This might be true. One of the "Key Selling Points" from an old Edelweiss catalog entry (2007) for Eddings' The Younger Gods:

 

 

I believe that Brooks's "second series" means The Magic Kingdom of Landover.

That no one cares line was about old author's who are no longer popular except for their legacy series.  I mean the Beachboys are still touring.  People show up for the old hits. Authors that are very popular now will have a lot of interest in their other work. I'm sure back in the eighties when Brooks's was one of the top dogs in the field their was a lot of interest in Landover and similarly when Eddings switched to Sparhawk people came along. 

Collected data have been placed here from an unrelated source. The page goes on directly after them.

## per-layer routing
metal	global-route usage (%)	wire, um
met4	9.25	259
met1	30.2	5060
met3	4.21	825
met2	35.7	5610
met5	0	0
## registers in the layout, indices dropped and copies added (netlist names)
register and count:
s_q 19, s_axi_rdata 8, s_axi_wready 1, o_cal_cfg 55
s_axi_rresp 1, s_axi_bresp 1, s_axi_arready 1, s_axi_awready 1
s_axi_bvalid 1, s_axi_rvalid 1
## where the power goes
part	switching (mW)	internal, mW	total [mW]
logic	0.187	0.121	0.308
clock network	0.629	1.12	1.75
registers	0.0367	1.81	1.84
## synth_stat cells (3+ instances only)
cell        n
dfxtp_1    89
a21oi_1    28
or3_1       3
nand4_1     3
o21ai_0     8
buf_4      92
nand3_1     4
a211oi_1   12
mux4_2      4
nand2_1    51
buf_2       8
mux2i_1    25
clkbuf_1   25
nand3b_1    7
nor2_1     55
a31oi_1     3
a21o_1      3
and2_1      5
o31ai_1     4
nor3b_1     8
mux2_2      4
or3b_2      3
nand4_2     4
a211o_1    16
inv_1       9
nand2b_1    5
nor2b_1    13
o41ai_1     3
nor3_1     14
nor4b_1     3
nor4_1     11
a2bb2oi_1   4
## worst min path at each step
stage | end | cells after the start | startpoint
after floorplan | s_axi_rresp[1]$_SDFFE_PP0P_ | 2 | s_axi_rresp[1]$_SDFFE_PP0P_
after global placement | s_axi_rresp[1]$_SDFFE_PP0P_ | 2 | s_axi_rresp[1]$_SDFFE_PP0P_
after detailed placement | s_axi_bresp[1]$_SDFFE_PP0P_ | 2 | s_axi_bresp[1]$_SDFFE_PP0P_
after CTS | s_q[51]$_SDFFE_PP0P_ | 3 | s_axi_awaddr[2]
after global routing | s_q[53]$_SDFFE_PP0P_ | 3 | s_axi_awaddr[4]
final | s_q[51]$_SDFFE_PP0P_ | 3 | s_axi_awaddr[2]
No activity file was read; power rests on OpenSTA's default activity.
--- config.mk ---
export PLATFORM = sky130hd
export DESIGN_NAME = rx_mask_and_no_response_timers
export DESIGN_NICKNAME = d
export VERILOG_FILES = /design/src/design/rx_timer_pkg.sv /design/src/design/timer_if.sv /design/src/design/step_timer.sv /design/src/design/corr_sleep.sv /design/src/design/rx_mask_and_no_response_timers.sv
export SDC_FILE = /design/constraint.sdc
export NUM_CORES = 1
export LEC_CHECK = 0
export BUFFER_PORTS_ARGS = -buffer_cell sky130_fd_sc_hd__buf_2
export CAP_MARGIN = 25
export CORE_MARGIN = 2
export CORE_UTILIZATION = 35
export CTS_CLUSTER_DIAMETER = 40
export DETAILED_ROUTE_END_ITERATION = 10
export HOLD_SLACK_MARGIN = 0.08
export PLACE_DENSITY = 0.48
export SLEW_MARGIN = 40
export SYNTH_ARGS = -nofsm -noshare
export SYNTH_HDL_FRONTEND = slang
export SYNTH_SLANG_ARGS = --single-unit
--- constraint.sdc ---
create_clock -name core_clk -period 5 [get_ports core_clk]
set_input_delay 0.25 -clock core_clk [delete_from_list [all_inputs] [get_ports core_clk]]
set_output_delay 0.25 -clock core_clk [all_outputs]
set_load 0.02 [all_outputs]
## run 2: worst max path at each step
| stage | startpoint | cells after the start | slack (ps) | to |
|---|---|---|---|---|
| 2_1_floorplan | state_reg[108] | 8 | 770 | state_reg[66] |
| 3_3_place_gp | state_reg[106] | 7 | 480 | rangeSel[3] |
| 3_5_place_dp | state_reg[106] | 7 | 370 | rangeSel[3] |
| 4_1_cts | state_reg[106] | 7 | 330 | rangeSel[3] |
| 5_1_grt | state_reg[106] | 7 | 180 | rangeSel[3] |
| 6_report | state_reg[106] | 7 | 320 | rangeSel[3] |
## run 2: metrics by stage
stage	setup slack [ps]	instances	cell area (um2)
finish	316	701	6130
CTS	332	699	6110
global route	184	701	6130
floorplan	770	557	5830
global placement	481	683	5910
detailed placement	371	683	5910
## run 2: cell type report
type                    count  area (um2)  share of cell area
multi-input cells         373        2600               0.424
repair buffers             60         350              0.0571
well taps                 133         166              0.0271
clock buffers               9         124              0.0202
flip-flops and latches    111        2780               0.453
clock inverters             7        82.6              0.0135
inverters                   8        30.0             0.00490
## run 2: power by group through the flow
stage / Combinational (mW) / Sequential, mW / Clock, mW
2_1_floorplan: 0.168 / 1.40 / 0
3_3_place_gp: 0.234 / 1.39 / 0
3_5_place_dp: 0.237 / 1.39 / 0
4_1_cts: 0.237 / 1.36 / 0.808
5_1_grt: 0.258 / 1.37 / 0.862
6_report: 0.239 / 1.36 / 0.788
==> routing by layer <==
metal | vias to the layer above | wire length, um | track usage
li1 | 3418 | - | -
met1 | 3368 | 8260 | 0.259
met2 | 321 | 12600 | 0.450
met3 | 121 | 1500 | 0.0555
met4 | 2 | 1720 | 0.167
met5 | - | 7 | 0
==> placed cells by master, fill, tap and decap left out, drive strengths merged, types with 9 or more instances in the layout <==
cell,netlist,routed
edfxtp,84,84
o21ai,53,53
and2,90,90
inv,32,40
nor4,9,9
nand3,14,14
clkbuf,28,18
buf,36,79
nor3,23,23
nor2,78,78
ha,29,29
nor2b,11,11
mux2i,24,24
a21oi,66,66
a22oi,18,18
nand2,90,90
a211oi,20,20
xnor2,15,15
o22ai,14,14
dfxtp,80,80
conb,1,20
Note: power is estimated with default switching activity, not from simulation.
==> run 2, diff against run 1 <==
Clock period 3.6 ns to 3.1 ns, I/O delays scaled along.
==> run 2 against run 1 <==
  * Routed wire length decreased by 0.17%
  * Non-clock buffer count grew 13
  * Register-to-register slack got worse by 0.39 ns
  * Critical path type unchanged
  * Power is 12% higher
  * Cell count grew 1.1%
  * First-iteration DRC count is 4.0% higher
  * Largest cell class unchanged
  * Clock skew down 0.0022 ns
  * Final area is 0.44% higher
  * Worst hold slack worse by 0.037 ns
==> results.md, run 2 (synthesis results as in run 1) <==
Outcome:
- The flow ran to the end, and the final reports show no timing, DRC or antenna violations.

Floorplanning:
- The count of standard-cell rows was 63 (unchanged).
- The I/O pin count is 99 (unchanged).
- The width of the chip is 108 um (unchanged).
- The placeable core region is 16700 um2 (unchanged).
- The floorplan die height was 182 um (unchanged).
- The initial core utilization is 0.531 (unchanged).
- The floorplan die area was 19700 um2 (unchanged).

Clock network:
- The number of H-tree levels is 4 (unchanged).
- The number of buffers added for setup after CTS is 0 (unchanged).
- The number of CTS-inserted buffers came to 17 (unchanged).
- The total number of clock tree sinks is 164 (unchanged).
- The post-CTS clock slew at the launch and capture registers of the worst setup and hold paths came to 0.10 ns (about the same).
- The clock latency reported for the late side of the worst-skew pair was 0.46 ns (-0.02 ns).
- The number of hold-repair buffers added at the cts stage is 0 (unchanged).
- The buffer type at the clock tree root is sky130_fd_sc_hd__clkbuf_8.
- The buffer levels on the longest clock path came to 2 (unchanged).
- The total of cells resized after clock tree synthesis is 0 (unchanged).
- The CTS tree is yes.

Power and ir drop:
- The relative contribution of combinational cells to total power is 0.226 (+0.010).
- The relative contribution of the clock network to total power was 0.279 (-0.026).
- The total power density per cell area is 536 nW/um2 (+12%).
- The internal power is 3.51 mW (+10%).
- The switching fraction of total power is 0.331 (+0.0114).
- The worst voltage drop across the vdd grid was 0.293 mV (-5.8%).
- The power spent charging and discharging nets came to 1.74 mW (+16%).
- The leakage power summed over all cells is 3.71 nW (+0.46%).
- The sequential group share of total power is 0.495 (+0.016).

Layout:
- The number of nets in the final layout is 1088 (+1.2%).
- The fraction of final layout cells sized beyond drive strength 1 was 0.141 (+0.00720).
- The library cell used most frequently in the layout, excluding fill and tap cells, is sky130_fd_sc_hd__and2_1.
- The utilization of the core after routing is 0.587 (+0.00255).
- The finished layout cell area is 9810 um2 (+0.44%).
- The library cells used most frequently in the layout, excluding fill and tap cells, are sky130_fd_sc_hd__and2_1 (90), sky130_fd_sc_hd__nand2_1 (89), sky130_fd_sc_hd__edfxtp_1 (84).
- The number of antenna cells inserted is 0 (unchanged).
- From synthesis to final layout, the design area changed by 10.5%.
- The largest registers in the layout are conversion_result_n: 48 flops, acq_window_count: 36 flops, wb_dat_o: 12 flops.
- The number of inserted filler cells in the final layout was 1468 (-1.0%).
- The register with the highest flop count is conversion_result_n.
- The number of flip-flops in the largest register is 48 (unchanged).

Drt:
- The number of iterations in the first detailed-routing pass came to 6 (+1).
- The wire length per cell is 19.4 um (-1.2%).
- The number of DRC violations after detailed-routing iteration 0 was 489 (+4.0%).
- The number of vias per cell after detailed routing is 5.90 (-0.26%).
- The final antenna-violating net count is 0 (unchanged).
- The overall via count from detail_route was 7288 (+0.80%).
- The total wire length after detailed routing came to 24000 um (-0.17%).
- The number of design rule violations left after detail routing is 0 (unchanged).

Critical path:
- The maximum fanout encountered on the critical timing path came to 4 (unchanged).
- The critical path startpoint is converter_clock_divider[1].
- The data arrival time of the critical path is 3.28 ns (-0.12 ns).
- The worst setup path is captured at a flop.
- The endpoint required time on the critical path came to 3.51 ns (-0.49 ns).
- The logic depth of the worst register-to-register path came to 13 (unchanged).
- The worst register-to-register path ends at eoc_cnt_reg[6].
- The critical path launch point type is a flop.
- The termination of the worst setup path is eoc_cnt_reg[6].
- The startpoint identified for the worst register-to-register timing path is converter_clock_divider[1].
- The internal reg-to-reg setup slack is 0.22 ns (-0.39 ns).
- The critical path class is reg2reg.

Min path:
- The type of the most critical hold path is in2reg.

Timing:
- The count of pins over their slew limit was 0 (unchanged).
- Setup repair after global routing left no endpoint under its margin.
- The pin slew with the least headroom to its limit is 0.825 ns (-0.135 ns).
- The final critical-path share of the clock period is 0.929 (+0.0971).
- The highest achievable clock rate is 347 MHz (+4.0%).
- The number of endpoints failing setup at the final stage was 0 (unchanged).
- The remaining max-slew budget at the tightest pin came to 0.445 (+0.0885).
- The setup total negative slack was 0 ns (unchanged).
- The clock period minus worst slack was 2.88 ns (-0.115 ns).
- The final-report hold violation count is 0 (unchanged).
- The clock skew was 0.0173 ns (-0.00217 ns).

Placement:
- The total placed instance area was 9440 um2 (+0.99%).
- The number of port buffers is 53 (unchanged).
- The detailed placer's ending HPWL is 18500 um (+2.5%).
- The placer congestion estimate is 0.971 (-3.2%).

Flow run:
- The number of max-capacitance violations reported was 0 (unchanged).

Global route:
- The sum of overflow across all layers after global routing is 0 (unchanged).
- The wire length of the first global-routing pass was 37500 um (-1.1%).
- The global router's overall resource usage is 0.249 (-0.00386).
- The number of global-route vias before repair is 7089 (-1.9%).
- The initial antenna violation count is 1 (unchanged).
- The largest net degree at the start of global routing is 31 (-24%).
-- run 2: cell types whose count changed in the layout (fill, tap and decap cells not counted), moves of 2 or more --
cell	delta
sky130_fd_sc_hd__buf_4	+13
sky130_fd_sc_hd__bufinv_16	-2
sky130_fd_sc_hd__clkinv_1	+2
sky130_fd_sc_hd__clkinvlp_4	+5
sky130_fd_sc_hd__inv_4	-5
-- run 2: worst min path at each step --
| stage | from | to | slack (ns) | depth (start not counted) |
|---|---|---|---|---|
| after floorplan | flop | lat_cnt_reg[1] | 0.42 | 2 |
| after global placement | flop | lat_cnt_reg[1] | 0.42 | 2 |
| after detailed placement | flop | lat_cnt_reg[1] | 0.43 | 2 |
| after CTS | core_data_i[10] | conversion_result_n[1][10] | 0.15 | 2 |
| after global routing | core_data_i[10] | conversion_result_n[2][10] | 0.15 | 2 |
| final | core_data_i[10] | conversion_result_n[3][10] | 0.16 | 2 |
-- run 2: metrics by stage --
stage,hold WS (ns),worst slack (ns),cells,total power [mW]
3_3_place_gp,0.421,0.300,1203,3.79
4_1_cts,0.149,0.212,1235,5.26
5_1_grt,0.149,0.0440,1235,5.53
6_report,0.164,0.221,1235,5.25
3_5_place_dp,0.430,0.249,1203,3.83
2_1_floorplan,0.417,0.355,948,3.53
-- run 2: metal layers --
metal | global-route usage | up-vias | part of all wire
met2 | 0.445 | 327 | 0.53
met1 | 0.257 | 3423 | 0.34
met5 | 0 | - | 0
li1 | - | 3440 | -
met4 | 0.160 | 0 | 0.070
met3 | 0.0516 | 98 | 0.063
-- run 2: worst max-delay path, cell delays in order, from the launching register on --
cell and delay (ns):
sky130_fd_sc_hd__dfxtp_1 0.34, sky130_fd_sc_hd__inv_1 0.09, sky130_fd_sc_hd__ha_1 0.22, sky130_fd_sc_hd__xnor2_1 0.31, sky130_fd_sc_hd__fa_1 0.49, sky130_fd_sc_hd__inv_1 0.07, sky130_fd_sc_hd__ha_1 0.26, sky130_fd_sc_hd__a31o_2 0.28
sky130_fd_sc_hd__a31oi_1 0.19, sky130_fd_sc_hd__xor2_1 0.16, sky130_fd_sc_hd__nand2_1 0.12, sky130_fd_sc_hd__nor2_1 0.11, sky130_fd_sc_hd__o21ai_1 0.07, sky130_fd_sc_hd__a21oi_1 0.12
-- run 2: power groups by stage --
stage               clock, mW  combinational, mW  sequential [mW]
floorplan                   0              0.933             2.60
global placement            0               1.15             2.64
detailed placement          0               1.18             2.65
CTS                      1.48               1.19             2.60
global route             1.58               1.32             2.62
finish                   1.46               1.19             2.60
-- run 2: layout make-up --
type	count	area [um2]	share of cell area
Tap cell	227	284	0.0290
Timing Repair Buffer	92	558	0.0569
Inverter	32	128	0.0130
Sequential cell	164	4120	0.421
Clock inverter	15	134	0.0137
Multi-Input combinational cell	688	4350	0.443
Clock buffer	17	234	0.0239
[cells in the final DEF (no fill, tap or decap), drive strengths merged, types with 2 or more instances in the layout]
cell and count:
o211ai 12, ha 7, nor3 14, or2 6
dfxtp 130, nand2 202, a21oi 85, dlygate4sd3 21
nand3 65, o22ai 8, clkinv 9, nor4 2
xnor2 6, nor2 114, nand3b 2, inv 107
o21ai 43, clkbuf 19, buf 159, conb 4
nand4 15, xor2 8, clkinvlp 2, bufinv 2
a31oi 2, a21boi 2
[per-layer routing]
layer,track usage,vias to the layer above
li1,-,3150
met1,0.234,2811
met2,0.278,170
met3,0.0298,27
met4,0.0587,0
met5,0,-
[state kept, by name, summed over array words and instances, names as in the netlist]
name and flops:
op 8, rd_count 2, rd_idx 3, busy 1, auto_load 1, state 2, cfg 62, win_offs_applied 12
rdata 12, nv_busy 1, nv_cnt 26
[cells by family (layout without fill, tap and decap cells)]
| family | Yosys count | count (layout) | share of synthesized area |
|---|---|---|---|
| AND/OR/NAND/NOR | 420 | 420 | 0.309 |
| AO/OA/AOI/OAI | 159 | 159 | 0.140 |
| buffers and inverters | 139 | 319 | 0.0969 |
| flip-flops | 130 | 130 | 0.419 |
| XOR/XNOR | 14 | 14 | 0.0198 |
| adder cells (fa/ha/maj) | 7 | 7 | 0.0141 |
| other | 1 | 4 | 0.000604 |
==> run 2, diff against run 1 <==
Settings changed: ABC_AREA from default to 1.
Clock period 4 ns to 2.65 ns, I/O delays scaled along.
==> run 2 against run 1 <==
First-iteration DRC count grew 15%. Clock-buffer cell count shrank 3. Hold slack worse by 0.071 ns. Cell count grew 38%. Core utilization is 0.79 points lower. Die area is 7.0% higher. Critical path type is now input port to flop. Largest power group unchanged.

21 hours ago, kuenjato said:

There is also significantly more content than ever before crowding the shelves. There are so many fantasy books being released that it is difficult to keep track of even the noteworthy, critically acclaimed ones, much less the bog standard tossed up every month. 

Perhaps this increasing volume in itself yields return investment of tried-n-true authors? Fantasy is often a genre of comfort food, escapism. Brooks & co. don't rock the boat, they release what their fans want. 

I always wonder if we're missing out on some major work, buried in the avalanche. Say what we will about Bakker, Erikson, but they did make a splash by offering ambitious takes on the epic genre, attempting to changes things up and challenge the conventions. But they emerged in the wave of the mid aughts; doesn't seem like much has followed in their mold.

I'm sure of it.  Everyone has their hidden gems they've found.

I think Bakker and Erikson are going to stick around longer than most.  Just because of their more ambitious take on the field.  There's always going to be some young reader who is wondering what the else is out their and some veteran of the genre that cocks an eyebrow and says "Have you tried the hard stuff, man?"